Mammootty and Vinayakan play killer and cop in a story that takes a while to take off. The writing could have been better at times, but post-interval, things begin to fall into place with surgical precision, and the final stretch is terrific. That’s the short take. A longer review follows and it may contain spoilers.
It’s the end of the year, and absolutely nothing has changed in cinema – which is my way of saying that Malayalam movies continue to push the bar. We’ll get to the story of Kalamkaval in a bit, but let’s first talk about the casting. You have a fair-skinned, good-looking man like Mammootty and you have a dark-skinned actor like Vinayakan. The instant temptation would be to have Mammootty play the good guy and Vinayakan play the bad guy. But no. In Jithin K Jose’s debut film, Mammootty plays a serial killer and Vinayakan is the cop on the case. It makes sense. If you were to look for an actor for a role that requires him to seduce a series of women, who better to cast than Mammootty! I mean, which woman can resist him! In the first few minutes of the film, this character smoothly lies to his wife, smoothly talks to a woman he has been seeing on the side, smoothly smokes a cigarette after making love to her in a lodge, and then smoothly kills her. We should be appalled. Instead, we want to applaud. This is not just performance. This is also social service. The next time any of us faces an ageist remark, all we need to do is point to Mammootty and say that age is just a number. As terrific as he is on screen, he makes us feel better off screen.
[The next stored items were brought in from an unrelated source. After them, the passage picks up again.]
What follows belongs to an exercise in optimizing a design on an open flow for small area, a short achievable clock period and few clock cycles per item; a production flow would make more cautious choices.
Function was checked by simulation only, so behaviour that the tests miss may differ from the original.

## design/flow/config.mk

```make
export PLATFORM = sky130hd
export DESIGN_NAME = vkg_tca
export DESIGN_NICKNAME = vkg_tca
export VERILOG_FILES = /design/flow/design.v
export SDC_FILE = /design/flow/constraint.sdc
export NUM_CORES = 4
export LEC_CHECK = 0
export CAP_MARGIN = 50
export CORE_MARGIN = 2
export CORE_UTILIZATION = 40
export PLACE_DENSITY = 0.6
export SLEW_MARGIN = 70
```

## design/flow/design.v

```verilog
module vkg_tca (
    input  wire        clk,
    input  wire        rst,           
    input  wire        cmd_valid,
    output wire        cmd_ready,
    input  wire [63:0] cmd,
    output reg         done,
    output reg  [6:0]  t_min,
    output reg  [6:0]  t_sec,
    output reg  [63:0] t_rem,
    output reg  [63:0] t_delta,
    output reg  [63:0] acc,
    output reg         cy,
    output reg         range_rem,
    output reg         range_delta,
    output wire [7:0]  err,
    output reg  [31:0] einfo,
    output wire [15:0] sticky
);
    localparam [7:0] OP_NOP   = 8'h00;
    localparam [7:0] OP_RESET = 8'h01;
    localparam [7:0] OP_CLR   = 8'h40;
    localparam [7:0] OP_FIN   = 8'h41;
    localparam [7:0] OP_LAP   = 8'h42;
    localparam [65:0] NWRAP = 66'h3ffffffffc4653600;
    reg rdy;
    assign cmd_ready = rdy;
    reg err0, err1, err6;
    reg stk0, stk12, stk13;
    assign err    = {1'b0, err6, 4'b0000, err1, err0};
    assign sticky = {2'b00, stk13, stk12, 11'd0, stk0};
    function ge_const66;
        input [65:0] x;
        input [65:0] k;
        integer j;
        reg r;
        begin
            r = 1'b1;
            for (j = 0; j < 66; j = j + 1)
                r = k[j] ? (x[j] & r) : (x[j] | r);
            ge_const66 = r;
        end
    endfunction
    reg        a_v;
    reg [63:0] a_cmd;
    reg        a_hx;       
    reg        a_slow;     
    reg        a_p2;       
    wire       in_op_tc  = (cmd[63:56] == OP_FIN) || (cmd[63:56] == OP_LAP);
    wire       in_fin    = (cmd[63:56] == OP_FIN);
    wire       in_small  = (cmd[30:23] <= 8'd156);
    wire       acc_ok;     
    wire       in_slow   = in_op_tc && !(in_small && (in_fin || acc_ok));
    always @(posedge clk) begin
        if (rst) begin
            a_v    <= 1'b0;
            a_p2   <= 1'b0;
            a_slow <= 1'b0;
            rdy    <= 1'b1;
        end else begin
            a_v    <= (cmd_valid && rdy) || (a_v && a_slow && !a_p2 && !rdy);
            a_p2   <= !rdy;
            if (rdy) a_slow <= in_slow;
            rdy    <= !(cmd_valid && rdy && in_slow);
        end
        if (rdy) begin
            a_cmd <= {cmd[63:23], cmd[22:0] ^ {23{cmd[31]}}};
            a_hx  <= (cmd[30:23] != 8'd0) ^ cmd[31];
        end
    end
    wire [22:0] a_fx    = a_cmd[22:0];
    wire [31:0] a_fbits = {a_cmd[31:23], a_fx ^ {23{a_cmd[31]}}};
    wire [7:0]  a_op    = a_cmd[63:56];
    wire        a_zfmt  = (a_cmd[55:0] == 56'd0);
    wire [7:0]  a_exp   = a_fbits[30:23];
    wire        a_fin   = (a_op == OP_FIN);
    wire        a_lap   = (a_op == OP_LAP);
    wire        a_nop   = (a_op == OP_NOP)   && a_zfmt;
    wire        a_reset = (a_op == OP_RESET) && a_zfmt;
    wire        a_clr   = (a_op == OP_CLR)   && a_zfmt;
    wire        a_ill   = !(a_fin || a_lap || a_nop || a_reset || a_clr);
    wire        a_norm  = (a_exp != 8'd0);
    wire        a_s     = a_fbits[31];
    wire [23:0] a_mm    = {a_hx, a_fx};
    wire [24:0] a_pp    = {~a_s, a_mm};         
    wire [24:0] a_pn    = {a_s, ~a_mm};         
    wire [46:0] a_t0 = {22'd0, a_pp};
    wire [46:0] a_t1 = {20'd0, a_pp, 2'd0};
    wire [46:0] a_t2 = {17'd0, a_pn, 5'd0};
    wire [46:0] a_t3 = {15'd0, a_pn, 7'd0};
    wire [46:0] a_t4 = {13'd0, a_pn, 9'd0};
    wire [46:0] a_t5 = {10'd0, a_pp, 12'd0};
    wire [46:0] a_t6 = {8'd0, a_pn, 14'd0};
    wire [46:0] a_t7 = {5'd0, a_pn, 17'd0};
    wire [46:0] a_t8 = {1'd0, a_pp, 21'd0};
    wire [46:0] a_tc = a_s ? 47'h5dad5b201005 : 47'h5dad5b0242a0;
    wire [46:0] a_s1a, a_c1a, a_s1b, a_c1b, a_s1c, a_c1c;
    csa #(47) ca1 (a_t0, a_t1, a_t2, a_s1a, a_c1a);
    csa #(47) cb1 (a_t3, a_t4, a_t5, a_s1b, a_c1b);
    csa #(47) cc1 (a_t6, a_t7, a_t8, a_s1c, a_c1c);
    wire [46:0] a_s2a, a_c2a, a_s2b, a_c2b;
    csa #(47) ca2 (a_s1a, a_c1a, a_s1b, a_s2a, a_c2a);
    csa #(47) cb2 (a_c1b, a_s1c, a_c1c, a_s2b, a_c2b);
    wire [46:0] a_s3, a_c3;
    csa #(47) ca3 (a_s2a, a_c2a, a_s2b, a_s3, a_c3);
    wire [46:0] a_s4, a_c4;
    csa #(47) ca4 (a_s3, a_c3, a_c2b, a_s4, a_c4);
    wire [46:0] a_s5, a_c5;
    csa #(47) ca5 (a_s4, a_c4, a_tc, a_s5, a_c5);
    wire [46:0] a_p;
    bk_add #(47, 6) pa (.a(a_s5), .b(a_c5), .cin(1'b0), .s(a_p), .cout());
    wire        a_neg   = a_s && (a_norm || (a_fx != 23'h7fffff));
    wire [7:0]  a_eeff  = a_norm ? a_exp : 8'd1;
    wire        a_big   = (a_eeff > 8'd160);            
    wire [7:0]  a_sh    = 8'd160 - a_eeff;              
    wire signed [65:0] a_z  = {a_p, 19'd0};
    wire signed [65:0] a_zs = a_z >>> {a_sh[5:2], 2'b00};
    wire [65:0] a_zq    = (a_sh[7:6] != 2'b00) ? {66{a_neg}} : a_zs;
    wire        a_movf  = a_big || ((a_sh == 8'd0) && (a_p[46:44] != 3'b000) && (a_p[46:44] != 3'b111));
    wire [9:0]  a_ms  = a_cmd[41:32];
    wire [30:0] a_nms = {21'd0, ~a_ms};
    wire [30:0] a_pms = {21'd0, a_ms};
    wire [30:0] a_m0 = a_pms,       a_m1 = a_pms << 2,  a_m2 = a_nms << 5,
                a_m3 = a_nms << 7,  a_m4 = a_nms << 9,  a_m5 = a_pms << 12,
                a_m6 = a_nms << 14, a_m7 = a_nms << 17, a_m8 = a_pms << 21;
    localparam [30:0] A_MC = 31'h76f7c2a0;
    wire [30:0] a_ms1a, a_mc1a, a_ms1b, a_mc1b, a_ms1c, a_mc1c;
    csa #(31) cm1a (a_m0, a_m1, a_m2, a_ms1a, a_mc1a);
    csa #(31) cm1b (a_m3, a_m4, a_m5, a_ms1b, a_mc1b);
    csa #(31) cm1c (a_m6, a_m7, a_m8, a_ms1c, a_mc1c);
    wire [30:0] a_ms2a, a_mc2a, a_ms2b, a_mc2b;
    csa #(31) cm2a (a_ms1a, a_mc1a, a_ms1b, a_ms2a, a_mc2a);
    csa #(31) cm2b (a_mc1b, a_ms1c, a_mc1c, a_ms2b, a_mc2b);
    wire [30:0] a_ms3, a_mc3;
    csa #(31) cm3 (a_ms2a, a_mc2a, a_ms2b, a_ms3, a_mc3);
    wire [30:0] a_ms4, a_mc4;
    csa #(31) cm4 (a_ms3, a_mc3, a_mc2b, a_ms4, a_mc4);
    wire [30:0] a_ms5, a_mc5;
    csa #(31) cm5 (a_ms4, a_mc4, A_MC, a_ms5, a_mc5);
    wire [30:0] a_m;
    bk_add #(31, 5) am (.a(a_ms5), .b(a_mc5), .cin(1'b0), .s(a_m), .cout());
    wire        a_small = (a_exp <= 8'd156);
    reg        b_v;
    reg        b_slow, b_p2, b_small;
    reg        b_fin, b_lap, b_nop, b_reset, b_clr, b_ill;
    reg        b_nonfin, b_movf;
    reg [65:0] b_zq;
    reg [3:0]  b_sel;      
    reg        b_sx;       
    reg [13:0] b_a;        
    reg [30:0] b_m;        
    reg [31:0] b_info;     
    always @(posedge clk) begin
        b_v      <= a_v && !rst;
        b_slow   <= a_slow;
        b_p2     <= a_p2;
        b_small  <= a_small;
        b_fin    <= a_fin;
        b_lap    <= a_lap;
        b_nop    <= a_nop;
        b_reset  <= a_reset;
        b_clr    <= a_clr;
        b_ill    <= a_ill;
        b_nonfin <= (a_exp == 8'hFF);
        b_movf   <= a_movf;
        b_zq     <= a_zq;
        b_sel    <= 4'b0001 << a_sh[1:0];
        b_a      <= a_cmd[55:42];
        b_m      <= a_m;
        b_info   <= a_ill ? a_cmd[63:32] : a_cmd[31:0];
        b_sx     <= !a_ill && a_s;
    end
    wire [66:0] b_zq67 = {b_zq[65], b_zq};
    wire [63:0] b_raw = ({64{b_sel[0]}} & b_zq67[63:0]) | ({64{b_sel[1]}} & b_zq67[64:1])
                      | ({64{b_sel[2]}} & b_zq67[65:2]) | ({64{b_sel[3]}} & b_zq67[66:3]);
    wire [31:0] b_dat = {b_info[31:23], b_info[22:0] ^ {23{b_sx}}};
    wire acc_small = (acc[63:60] == 4'b0000) || (acc[63:60] == 4'b1111);
    wire b_zero    = b_v && (b_clr || b_reset);
    wire b_keep    = !b_v || !(b_fin || b_lap) || b_small;
    wire a_zero    = a_v && (a_clr || a_reset);
    wire a_keep    = !a_v || !(a_fin || a_lap) || a_small;
    wire acc_ok_b  = b_zero || (acc_small && b_keep);
    assign acc_ok  = a_zero || (acc_ok_b && a_keep);
    wire [6:0]  b_min = b_a[13:7];
    wire [6:0]  b_sec = b_a[6:0];
    wire [65:0] x66  = {{2{b_raw[63]}}, b_raw};
    wire [65:0] xo66 = {2'b00, ~b_raw[63], b_raw[62:0]};
    wire [63:0] acc_op = b_lap ? acc : 64'd0;
    wire [65:0] y66  = ~{{2{acc_op[63]}}, acc_op};
    wire [65:0] m66  = {26'd0, b_m, 9'd0};
    wire [65:0] d1o, d1mo, r0o, r1o, tsum;
    bk_add #(66, 7) ad1 (.a(xo66), .b(y66), .cin(1'b1), .s(d1o), .cout());
    wire [65:0] dm_s, dm_c;
    csa #(66) cdm (xo66, y66, NWRAP, dm_s, dm_c);
    bk_add #(66, 7) ad1m (.a(dm_s), .b(dm_c), .cin(1'b1), .s(d1mo), .cout());
    wire [65:0] tr_s, tr_c;
    csa #(66) ctr (x66, y66, NWRAP, tr_s, tr_c);
    bk_add #(66, 7) atr (.a(tr_s), .b(tr_c), .cin(1'b0), .s(tsum), .cout());
    wire trig = b_lap && !tsum[65];
    wire [65:0] r_s, r_c, rm_s, rm_c;
    csa #(66) cr (xo66, y66, m66, r_s, r_c);
    bk_add #(66, 7) ar0 (.a(r_s), .b(r_c), .cin(1'b1), .s(r0o), .cout());
    csa #(66) crm (r_s, r_c, NWRAP, rm_s, rm_c);
    bk_add #(66, 7) ar1 (.a(rm_s), .b(rm_c), .cin(1'b1), .s(r1o), .cout());
    wire [63:0] d   = trig ? {~d1mo[63], d1mo[62:0]} : {~d1o[63], d1o[62:0]};
    wire [63:0] rem = trig ? {~r1o[63], r1o[62:0]} : {~r0o[63], r0o[62:0]};
    wire [65:0] rawm;
    bk_add #(66, 7) araw (.a(x66), .b(NWRAP), .cin(1'b0), .s(rawm), .cout());
    wire [63:0] acc_new = trig ? rawm[63:0] : b_raw;
    wire fit_d1  = (d1o[65:64] == 2'b00);
    wire fit_r0  = (r0o[65:64] == 2'b00);
    wire fit_r1  = (r1o[65:64] == 2'b00);
    wire ovf = b_movf || !fit_d1 || (trig ? !fit_r1 : !fit_r0);
    reg  ovf_q;
    always @(posedge clk) ovf_q <= ovf;
    wire b_go  = b_v && !(b_slow && !b_p2);
    wire b_ovf = b_slow && ovf_q;
    wire rr_0 = !r0o[63] || ge_const66({3'd0, r0o[62:0]}, 66'd1000000000000);
    wire rr_1 = !r1o[63] || ge_const66({3'd0, r1o[62:0]}, 66'd1000000000000);
    wire rr  = trig ? rr_1 : rr_0;
    wire rd_0 = !d1o[63] || ge_const66({3'd0, d1o[62:0]}, 66'd1000000000);
    wire rd_1 = ge_const66({3'd0, d1mo[62:0]}, 66'd1000000000);
    wire rd  = b_lap && (trig ? rd_1 : rd_0);
    always @(posedge clk) begin
        if (rst || (b_go && b_reset)) begin
            done <= !rst;
            t_min <= 7'd0; t_sec <= 7'd0; t_rem <= 64'd0; t_delta <= 64'd0;
            acc <= 64'd0; cy <= 1'b0; range_rem <= 1'b0; range_delta <= 1'b0;
            err0 <= 1'b0; err1 <= 1'b0; err6 <= 1'b0;
            einfo <= 32'd0; stk0 <= 1'b0; stk12 <= 1'b0; stk13 <= 1'b0;
        end else begin
            done <= b_go;
            if (b_go) begin
                if (b_nop) begin
                    err0 <= 1'b0; err1 <= 1'b0; err6 <= 1'b0;
                end else if (b_clr) begin
                    t_min <= 7'd0; t_sec <= 7'd0; t_rem <= 64'd0; t_delta <= 64'd0;
                    acc <= 64'd0; cy <= 1'b0; range_rem <= 1'b0; range_delta <= 1'b0;
                    err0 <= 1'b0; err1 <= 1'b0; err6 <= 1'b0;
                end else if (b_ill) begin
                    err0 <= 1'b1; err1 <= 1'b0; err6 <= 1'b0;
                    einfo <= b_dat; stk0 <= 1'b1;
                end else if (b_nonfin) begin
                    err0 <= 1'b1; err1 <= 1'b0; err6 <= 1'b1;
                    einfo <= b_dat; stk12 <= 1'b1;
                end else if (b_ovf) begin
                    err0 <= 1'b0; err1 <= 1'b1; err6 <= 1'b1;
                    einfo <= b_dat; stk13 <= 1'b1;
                end else begin
                    if (b_lap) begin
                        acc <= acc_new;
                        if (trig) cy <= ~cy;
                    end
                    t_min <= b_min; t_sec <= b_sec;
                    t_delta <= d; t_rem <= rem;
                    range_rem <= rr; range_delta <= rd;
                    err0 <= 1'b0; err1 <= 1'b0; err6 <= 1'b0;
                end
            end
        end
    end
endmodule
module csa #(parameter W = 64) (
    input  wire [W-1:0] a,
    input  wire [W-1:0] b,
    input  wire [W-1:0] c,
    output wire [W-1:0] s,
    output wire [W-1:0] co
);
    wire [W-1:0] maj = (a & b) | (a & c) | (b & c);
    assign s  = a ^ b ^ c;
    assign co = {maj[W-2:0], 1'b0};
endmodule
module bk_add #(parameter N = 64, parameter L = 6) (input [N-1:0] a, input [N-1:0] b, input cin,
                                   output [N-1:0] s, output cout);
    reg [N-1:0] g, p, c;
    reg         co;
    integer j, i;
    always @(*) begin
        p = a ^ b;
        g = a & b;
        g[0] = g[0] | (p[0] & cin);
        for (j = 0; j < L; j = j + 1)
            for (i = 0; i < N; i = i + 1)
                if ((i % (2 << j)) == (2 << j) - 1) begin
                    g[i] = g[i] | (p[i] & g[i - (1 << j)]);
                    p[i] = p[i] & p[i - (1 << j)];
                end
        for (j = L - 1; j >= 1; j = j - 1)
            for (i = 0; i < N; i = i + 1)
                if (i >= (1 << j) && (i % (1 << j)) == (1 << (j - 1)) - 1)
                    g[i] = g[i] | (p[i] & g[i - (1 << (j - 1))]);
        c  = {g[N-2:0], cin};
        co = g[N-1];
    end
    assign s = a ^ b ^ c;
    assign cout = co;
endmodule
```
Kalamkaval is basically a fun, pulpy, B-movie – unlike, say, Vidheyan and Munnariyippu, to name two of my favourite films where Mammootty has played villainous characters. But here he’s a relentless ladykiller, and just seeing him stand still, smoking a cigarette at a roadside shop while eyeing a potential victim is a masterclass in acting. His lips curve into a smile that’s first seductive and then sinister. The change in the smile is just a fraction, but the change in mood is a thousandfold. Vinayakan is equally good as the diligent cop who just won’t give up. He has a look throughout that suggests that whatever time it takes, he will get his man. This is a look of perseverance and persistence. Even in the one scene he is shown with his family, he is arm-wrestling with his daughter. It’s a matter of who wins. But the scene carries an undertone. When this daughter grows up, she might be in danger from the likes of the man he is chasing.
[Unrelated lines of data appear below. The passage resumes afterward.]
This design comes from an exercise in tuning for small area, a short achievable clock period and few clock cycles per item on the open sky130 flow, not from production work.
In this exercise RTL edits were held to simulation tests only and were not proved equivalent to the original.

==> flow/design.v, too long to show whole: its modules and the start of the top module <==
// module himg_qmap: 1430 lines
module himg_qmap (
    input  wire        clk,
    input  wire        rst,         
    input  wire        in_valid,
    output wire        in_ready,
    input  wire [1:0]  in_op,
    input  wire [15:0] in_data,
    output wire        out_valid,
    input  wire        out_ready,
    output wire [15:0] out_data
);
  // ...
==> flow/run.sh <==
#!/bin/bash
# synth_recipe.tcl (not shown) runs the flow's synth.tcl, then flattens the netlist and writes it again
# the make line also repeats each setting of config.mk as NAME=value (left out here)
make -C /OpenROAD-flow-scripts/flow DESIGN_CONFIG=/design/flow/config.mk WORK_HOME=/design/flow/orfs CLKGATE_MAP_FILE= SYNTH_SCRIPT=/design/flow/synth_recipe.tcl finish
==> flow/config.mk <==
export PLATFORM = sky130hd
export DESIGN_NAME = himg_qmap
export DESIGN_NICKNAME = himg_qmap
export VERILOG_FILES = /design/flow/design.v
export SDC_FILE = /design/flow/constraint.sdc
export NUM_CORES = 4
export LEC_CHECK = 0
export ABC_AREA = 1
export CAP_MARGIN = 20
export CORE_MARGIN = 2
export CORE_UTILIZATION = 55
export PLACE_DENSITY = 0.65
export SLEW_MARGIN = 20
==> flow/constraint.sdc <==
create_clock -name core_clock -period 14.0 [get_ports {clk}]
set_input_delay 2.8000 -clock core_clock [delete_from_list [all_inputs] [get_ports {clk}]]
set_output_delay 2.8000 -clock core_clock [all_outputs]
set_load 0.01 [all_outputs]
==> reports/metrics.cfg, run 1 <==
[yosys]
synth.top_cell.area_share=0.341
synth_area_leaders=edfxtp_1, ha_1, nand2_1
synth_top_family_by_area=adder cells
synthTopCellsByCount=nand2_1, inv_1, edfxtp_1, ha_1, o21ai_0
synth-compound-area-share=0.126
synthCells=6734
yosys_warnings=1
synth_simple_gate_area_frac=0.169

[place]
placed_area_um2=58900
dp_hpwl_um=119000

[critical_path]
crit_cells=24
endpoint_kind=flip-flop
crit_fanout=12
worstPathArrival_ps=5040
crit_chain=inv_1 > ha_1 > a21oi_1 > nor2_1 > nor2_1 > nor2_1 > nor3_1 > o21bai_1 > nand3_1 > o21ai_1 > inv_1 > ha_1 > a21oi_1 > o21ai_1 > nand2_1 > nand2_1 > a21oi_1 > or2_1 > o211ai_1 > a21o_1 > nand2_2 > clkinv_1 > o211ai_1 > nand2_1
r2r_slack_ps=9370

[global_routing]
grt_usage=0.287
antenna_found_initial=3
overflow=0

[floorplan]
io_pins=40
die_h_um=326
start_util=0.553

[cts]
cts_tree=yes
post_cts_buffers=0
htreeDepth=3
clk_pin_slew_ps=60

[finish]
final_area_um2=61600
multi_input_area_um2=31000
final_cells=8202

[status]
outcome=timing/DRC/antenna clean

[sta]
timing.fmax_ghz=0.216
fin_skew_ps=21.6
fin_hold_ws_ps=411

[drt]
avgViaCountPerCell=5.54
wl_met2_um=72800

[hold_path]
hold_depth=0

Testbench counts, summed over its fixed seeds: cycles 3,568, items 3,072.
The most beautiful aspect of Kalamkaval is its suggestion that there are many women looking for… something else. They could be single women looking for storybook love, even if it’s an older man. Or it could be married women who lead unsatisfied lives. One of the film’s most indelible images comes when we see a woman waiting on a bed. She waits and she waits. It’s a very sad visual. Of course, this is not the main point of the movie. But it’s there, and it keeps you caring that the killer gets caught even as the fan inside you may want Mammootty to somehow escape. Kalamkaval does not make any excuses for the man. There is no tortured childhood, and his stepmother did not beat him – or even if these things happened, we are not told about them. The man is a psychopath, plain and simple. He is addicted to killing, and the Vinayakan character gets a great monologue about rats to explain how killing can get addictive.
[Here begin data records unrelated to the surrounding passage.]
What follows belongs to an exercise in optimizing a design on an open flow for small area; a production flow would make more cautious choices.
Only simulation tests tie the RTL to the original design; equivalence was not proved.
No activity file was given, so power comes from the tool's default toggle rates.

## P
// io22_core
module io22_core (
    input             clk,
    input             rst,           
    input             cmd_valid,
    input             cmd_edge,
    input      [63:0] cmd_word,
    output            cmd_ready,
    output reg        done,          
    output     [31:0] result,        
    output            ser_data,
    output            ser_clk,
    output            ser_latch,
    output            oe_n
);
==> flow/config.mk <==
export PLATFORM = sky130hd
export DESIGN_NAME = io22_core
export DESIGN_NICKNAME = io22_core
export VERILOG_FILES = /design/flow/design.v
export SDC_FILE = /design/flow/constraint.sdc
export NUM_CORES = 4
export LEC_CHECK = 0
export CAP_MARGIN = 20
export CORE_MARGIN = 2
export CORE_UTILIZATION = 40
export CTS_BUF_LIST = sky130_fd_sc_hd__clkbuf_8
export CTS_CLUSTER_DIAMETER = 50
export CTS_CLUSTER_SIZE = 20
export SLEW_MARGIN = 20
==> flow/constraint.sdc <==
create_clock -name core_clock -period 20.0 [get_ports {clk}]
set_input_delay 4.0000 -clock core_clock [delete_from_list [all_inputs] [get_ports {clk}]]
set_output_delay 4.0000 -clock core_clock [all_outputs]
set_load 0.01 [all_outputs]
standard.sh (not shown) runs the stock make flow with config.mk's settings and CLKGATE_MAP_FILE= SYNTH_SCRIPT=/design/flow/synth_recipe.tcl, a recipe that flattens the netlist after the stock synthesis.
==> flow/flow/run.sh <==
#!/bin/bash
set -euo pipefail
export BUFFER_PORTS_ARGS="-buffer_cell sky130_fd_sc_hd__buf_1"
bash standard.sh > standard_flow.log 2>&1
P: flow completed, timing, DRC and antenna clean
But I must confess that the first half did not impress me much. Yes, the actors are great but the screenplay suffers from the need to have a big interval moment. So until then, there is a lot of repetition about the killer and his various victims. There is a nice technique used where the entire process from initial sighting to final killing is played out through various women instead of just one woman, but it still looks too easy. There is no tension on the killer side of things. Most movies about killers – unless written by Bahul Ramesh – are about one of many things. They are about who the killer is, or what his motives are, or how he gets caught. Here, the identity is revealed right away and there is no motive as such, so the only mechanism of suspense and tension the film has is the fact whether he gets caught or not, and how.

Fortunately, this portion (which plays out mainly in the second half) works solidly, and the last half-hour is terrific. It’s a wonderful demonstration of misdirection, thanks to a screenplay that relies on short scenes that keep crossing over from killer to cop, cop to killer. There is some concession to “mass” elements by staging a fight scene, when you’d think an entire squadron of policemen would be involved – but the final blow is delivered by someone you don’t expect and it adds an element of poetic justice. In this last stretch, everything becomes better – the cinematography, the tension, the staging. And when we get a reveal, it’s a grand theatre moment that makes you glad you are watching this movie with many other people who are experiencing the same high as you, at that exact same moment. Kalamkaval is not perfect, but it doesn’t need to be. The two leading men and the final stretch more than get the job done.